Introduction

Idiopathic dilated cardiomyopathy (IDCM) is a common myocardial disease typically diagnosed by impaired left ventricular ejection fraction (LVEF) and LV dilation of unknown etiology. Heart failure (HF) management such as β-blockers (BB) [1] and CRT [2] has been shown to induce LV reverse remodeling (LVRR), characterized by a decrease in LV volume and improvement in pump function. The long-term management and stratification of these patients would benefit from the identification of reliable clinical predictors of LVRR to optimize the treatment strategy and patient prognosis.
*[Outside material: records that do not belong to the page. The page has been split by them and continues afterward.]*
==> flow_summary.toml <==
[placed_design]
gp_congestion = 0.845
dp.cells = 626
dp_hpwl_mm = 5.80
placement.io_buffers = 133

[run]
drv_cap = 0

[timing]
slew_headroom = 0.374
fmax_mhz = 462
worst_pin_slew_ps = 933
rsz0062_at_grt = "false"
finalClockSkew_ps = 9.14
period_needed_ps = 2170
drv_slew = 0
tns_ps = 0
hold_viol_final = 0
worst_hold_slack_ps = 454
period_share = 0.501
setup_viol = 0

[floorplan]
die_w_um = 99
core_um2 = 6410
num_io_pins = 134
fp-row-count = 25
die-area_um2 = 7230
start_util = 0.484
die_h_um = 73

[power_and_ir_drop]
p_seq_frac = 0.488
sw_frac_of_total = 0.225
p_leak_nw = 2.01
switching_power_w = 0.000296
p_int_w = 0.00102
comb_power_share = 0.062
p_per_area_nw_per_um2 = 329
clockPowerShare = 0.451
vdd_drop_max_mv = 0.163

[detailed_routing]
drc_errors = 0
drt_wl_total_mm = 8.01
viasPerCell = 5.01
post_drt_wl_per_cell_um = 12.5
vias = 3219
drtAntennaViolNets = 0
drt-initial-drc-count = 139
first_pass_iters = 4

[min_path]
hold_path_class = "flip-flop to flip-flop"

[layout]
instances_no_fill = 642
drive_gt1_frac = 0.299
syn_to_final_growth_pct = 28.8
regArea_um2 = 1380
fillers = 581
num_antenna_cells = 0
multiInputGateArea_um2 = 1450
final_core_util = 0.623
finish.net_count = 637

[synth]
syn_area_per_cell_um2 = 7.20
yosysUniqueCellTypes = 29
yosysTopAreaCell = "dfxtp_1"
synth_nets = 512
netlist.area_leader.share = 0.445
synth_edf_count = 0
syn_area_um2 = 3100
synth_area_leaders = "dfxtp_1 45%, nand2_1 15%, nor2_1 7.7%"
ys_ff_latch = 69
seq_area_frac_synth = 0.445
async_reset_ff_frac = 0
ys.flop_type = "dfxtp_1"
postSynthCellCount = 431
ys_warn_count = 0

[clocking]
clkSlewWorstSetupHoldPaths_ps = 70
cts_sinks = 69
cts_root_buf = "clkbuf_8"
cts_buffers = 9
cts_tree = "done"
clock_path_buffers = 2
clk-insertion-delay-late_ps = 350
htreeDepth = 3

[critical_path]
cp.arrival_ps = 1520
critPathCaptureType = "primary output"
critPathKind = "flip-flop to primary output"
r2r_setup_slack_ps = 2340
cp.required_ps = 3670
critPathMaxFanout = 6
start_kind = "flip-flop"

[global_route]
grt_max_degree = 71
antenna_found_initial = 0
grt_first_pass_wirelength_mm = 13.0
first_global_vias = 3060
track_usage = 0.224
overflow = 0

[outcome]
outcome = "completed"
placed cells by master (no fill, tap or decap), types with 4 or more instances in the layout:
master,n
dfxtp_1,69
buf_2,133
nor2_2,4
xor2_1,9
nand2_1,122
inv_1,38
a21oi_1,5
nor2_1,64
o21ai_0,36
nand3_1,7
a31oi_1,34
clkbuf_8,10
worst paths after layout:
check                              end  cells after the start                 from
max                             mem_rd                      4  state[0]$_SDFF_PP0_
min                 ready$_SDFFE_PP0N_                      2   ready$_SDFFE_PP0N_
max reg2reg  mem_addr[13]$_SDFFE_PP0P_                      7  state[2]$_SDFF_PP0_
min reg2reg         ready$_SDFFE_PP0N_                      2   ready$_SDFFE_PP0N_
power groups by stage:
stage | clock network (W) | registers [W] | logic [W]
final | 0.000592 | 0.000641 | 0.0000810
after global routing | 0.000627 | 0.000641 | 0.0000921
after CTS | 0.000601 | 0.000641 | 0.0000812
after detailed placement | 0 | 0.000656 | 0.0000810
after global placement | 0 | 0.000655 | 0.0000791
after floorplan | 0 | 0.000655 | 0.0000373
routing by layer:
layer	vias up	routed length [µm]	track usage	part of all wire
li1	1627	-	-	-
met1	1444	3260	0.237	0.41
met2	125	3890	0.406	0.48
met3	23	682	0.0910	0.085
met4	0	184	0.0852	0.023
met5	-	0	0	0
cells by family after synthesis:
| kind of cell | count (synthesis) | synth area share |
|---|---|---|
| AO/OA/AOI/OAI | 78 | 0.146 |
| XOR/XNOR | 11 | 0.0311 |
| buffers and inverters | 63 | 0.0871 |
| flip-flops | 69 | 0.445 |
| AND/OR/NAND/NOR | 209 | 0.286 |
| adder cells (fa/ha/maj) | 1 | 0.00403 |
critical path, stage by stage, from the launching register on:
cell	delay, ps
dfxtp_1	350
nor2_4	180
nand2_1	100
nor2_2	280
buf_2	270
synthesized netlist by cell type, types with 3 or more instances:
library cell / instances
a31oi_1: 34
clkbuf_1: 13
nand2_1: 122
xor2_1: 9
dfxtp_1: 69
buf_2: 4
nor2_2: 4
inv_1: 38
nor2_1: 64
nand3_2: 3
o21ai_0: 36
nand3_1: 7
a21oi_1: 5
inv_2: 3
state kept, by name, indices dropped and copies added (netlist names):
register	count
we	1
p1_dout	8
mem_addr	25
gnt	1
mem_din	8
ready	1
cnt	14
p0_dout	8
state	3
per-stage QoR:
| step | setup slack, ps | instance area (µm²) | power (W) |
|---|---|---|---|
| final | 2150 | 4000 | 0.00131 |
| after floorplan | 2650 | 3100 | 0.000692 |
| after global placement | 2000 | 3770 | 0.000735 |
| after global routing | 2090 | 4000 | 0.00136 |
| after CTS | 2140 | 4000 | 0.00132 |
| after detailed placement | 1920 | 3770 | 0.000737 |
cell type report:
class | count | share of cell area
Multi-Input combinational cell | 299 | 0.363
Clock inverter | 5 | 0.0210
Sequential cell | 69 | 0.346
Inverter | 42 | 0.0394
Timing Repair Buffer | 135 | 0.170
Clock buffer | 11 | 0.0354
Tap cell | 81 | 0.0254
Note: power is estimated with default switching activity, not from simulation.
==> src/rtl/mux_scan_capture.sv <==
// mux_scan_capture: sequential reader for an external 8-to-1 mux (74HC151 style).
// It walks the select lines through every channel and waits SETTLE cycles on each
// channel before sampling Y/YF. The samples are collected in shadow registers.
// data_out/err_out are published together with a one-cycle done pulse, and only
// once the whole scan has completed.
module mux_scan_capture #(
    parameter int SEL_W  = 3,
    parameter int SETTLE = 2
) (
    input  logic                  clk,
    input  logic                  rst,
    input  logic                  start,
    input  logic                  mux_y,
    input  logic                  mux_yf,
    output logic [SEL_W-1:0]      mux_sel,
    output logic                  mux_en_n,
    output logic [(2**SEL_W)-1:0] data_out,
    output logic [(2**SEL_W)-1:0] err_out,
    output logic                  busy,
    output logic                  done
);

    localparam int CH = 2 ** SEL_W;

    localparam logic [1:0] ST_IDLE   = 2'd0;
    localparam logic [1:0] ST_WAIT   = 2'd1;
    localparam logic [1:0] ST_SAMPLE = 2'd2;
    localparam logic [1:0] ST_DONE   = 2'd3;

    // The counter tops out at SETTLE-1, so 4 bits cover the legal range 1..15.
    localparam logic [3:0]       SETTLE_LAST = 4'(SETTLE - 1);
    localparam logic [SEL_W-1:0] SEL_LAST    = {SEL_W{1'b1}};
    localparam logic [SEL_W-1:0] SEL_ONE     = {{(SEL_W-1){1'b0}}, 1'b1};

    // The complementary outputs disagree with the expected YF == ~Y relation.
    function automatic logic chan_err(input logic y, input logic yf);
        return (yf == y);
    endfunction

    logic [1:0]       state_q,  state_d;
    logic [SEL_W-1:0] ch_q,     ch_d;
    logic [3:0]       cnt_q,    cnt_d;
    logic [CH-1:0]    shd_q,    shd_d;
    logic [CH-1:0]    she_q,    she_d;
    logic [CH-1:0]    data_q,   data_d;
    logic [CH-1:0]    err_q,    err_d;
    logic             en_n_q,   en_n_d;
    logic             busy_q,   busy_d;
    logic             done_q,   done_d;

    // Next-state logic: the scan sequencer, the shadow capture and the result publish.
    always_comb begin
        state_d = state_q;
        ch_d    = ch_q;
        cnt_d   = cnt_q;
        shd_d   = shd_q;
        she_d   = she_q;
        data_d  = data_q;
        err_d   = err_q;
        case (state_q)
            ST_IDLE: begin
                if (start) begin
                    state_d = ST_WAIT;
                    ch_d    = '0;
                    cnt_d   = 4'd0;
                    shd_d   = '0;
                    she_d   = '0;
                end else begin
                    state_d = ST_IDLE;
                end
            end
            ST_WAIT: begin
                if (cnt_q == SETTLE_LAST) begin
                    state_d = ST_SAMPLE;
                    cnt_d   = 4'd0;
                end else begin
                    cnt_d   = cnt_q + 4'd1;
                end
            end
            ST_SAMPLE: begin
                shd_d[ch_q] = mux_y;
                she_d[ch_q] = chan_err(mux_y, mux_yf);
                if (ch_q == SEL_LAST) begin
                    // Publish the complete word, including this last sample.
                    state_d = ST_DONE;
                    ch_d    = '0;
                    data_d  = shd_d;
                    err_d   = she_d;
                end else begin
                    state_d = ST_WAIT;
                    ch_d    = ch_q + SEL_ONE;
                    cnt_d   = 4'd0;
                end
            end
            ST_DONE: begin
                state_d = ST_IDLE;
            end
            default: begin
                state_d = ST_IDLE;
                ch_d    = '0;
                cnt_d   = 4'd0;
            end
        endcase
    end

    // The outputs are registered from the next state, so they change on the same edge as the state.
    always_comb begin
        en_n_d = 1'b1;
        busy_d = 1'b0;
        done_d = 1'b0;
        if ((state_d == ST_WAIT) || (state_d == ST_SAMPLE)) begin
            en_n_d = 1'b0;
            busy_d = 1'b1;
        end else begin
            done_d = (state_d == ST_DONE);
        end
    end

    // State and output registers; reset aborts any scan in flight at once.
    always_ff @(posedge clk or posedge rst) begin
        if (rst) begin
            state_q <= ST_IDLE;
            ch_q    <= '0;
            cnt_q   <= 4'd0;
            shd_q   <= '0;
            she_q   <= '0;
            data_q  <= '0;
            err_q   <= '0;
            en_n_q  <= 1'b1;
            busy_q  <= 1'b0;
            done_q  <= 1'b0;
        end else begin
            state_q <= state_d;
            ch_q    <= ch_d;
            cnt_q   <= cnt_d;
            shd_q   <= shd_d;
            she_q   <= she_d;
            data_q  <= data_d;
            err_q   <= err_d;
            en_n_q  <= en_n_d;
            busy_q  <= busy_d;
            done_q  <= done_d;
        end
    end

    assign mux_sel  = ch_q;
    assign mux_en_n = en_n_q;
    assign data_out = data_q;
    assign err_out  = err_q;
    assign busy     = busy_q;
    assign done     = done_q;

endmodule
A few studies attempted to identify clinical characteristics of IDCM predictive of LVRR developing in response to optimal pharmacotherapy (OPT). Merlo et al. [3] found that higher baseline systolic blood pressure and the absence of left bundle branch block were predictors of LVRR in a large population of IDCM patients. Choi et al. [4] found that higher systolic blood pressure, QRS duration <120 ms, the use of BB, and low midterm NT-proBNP levels were independent predictors of LVRR. Although LVRR may be derived from viable myocardium at baseline and following recovering cardiomyocytes and enhanced stem cell differentiation, the predictive value of tissue characteristics of the myocardium for LVRR has been scarcely investigated in clinical practice. Therefore, the aim of this study was to determine the relationship between LVRR after OPT in IDCM patients and myocardial tissue characteristics using both endomyocardial biopsy (EMB) and cardiac magnetic resonance (CMR).

Methods

Study population

This retrospective study involved 187 consecutive patients with IDCM who received OPT during their hospitalization at the Kitasato University Hospital between 1996 and 2012. The diagnosis of IDCM was based on various modalities including coronary angiography and EMB. Among these subjects, 78 consecutive patients without contraindication such as renal dysfunction also underwent late gadolinium enhancement (LGE)-CMR in 2008–2012. Echomorphometric abnormalities were defined as follows: LVEF <45 %, indexed LV end-diastolic dimension (LVDDI) >32 mm/m2, and LV wall thickness <12 mm. Patients with significant coronary artery disease (>50 % luminal stenosis on coronary angiography or prior myocardial infarction), cardiac amyloidosis, sarcoidosis, acute myocarditis, metabolic disorders, endocrine dysfunction, neuromuscular diseases, peripartum cardiomyopathy, organic heart valve disease, the use of cardiotoxic drugs, and alcohol abuse were excluded. During this study period, 25 patients diagnosed histologically with myocarditis were also excluded. After HF decompensation was relieved by standard methods if necessary, BB was up-titrated toward the target dose in Japan [5] (carvedilol 20 mg/day, bisoprolol 5 mg/day). Daily doses of BB were demonstrated as equivalents of carvedilol (carvedilol equivalent doses: metoprolol, 2; bisoprolol, 0.25). In this study, informed consent was obtained in accordance with the protocol, which was approved by our institution’s Committee on Human Investigation.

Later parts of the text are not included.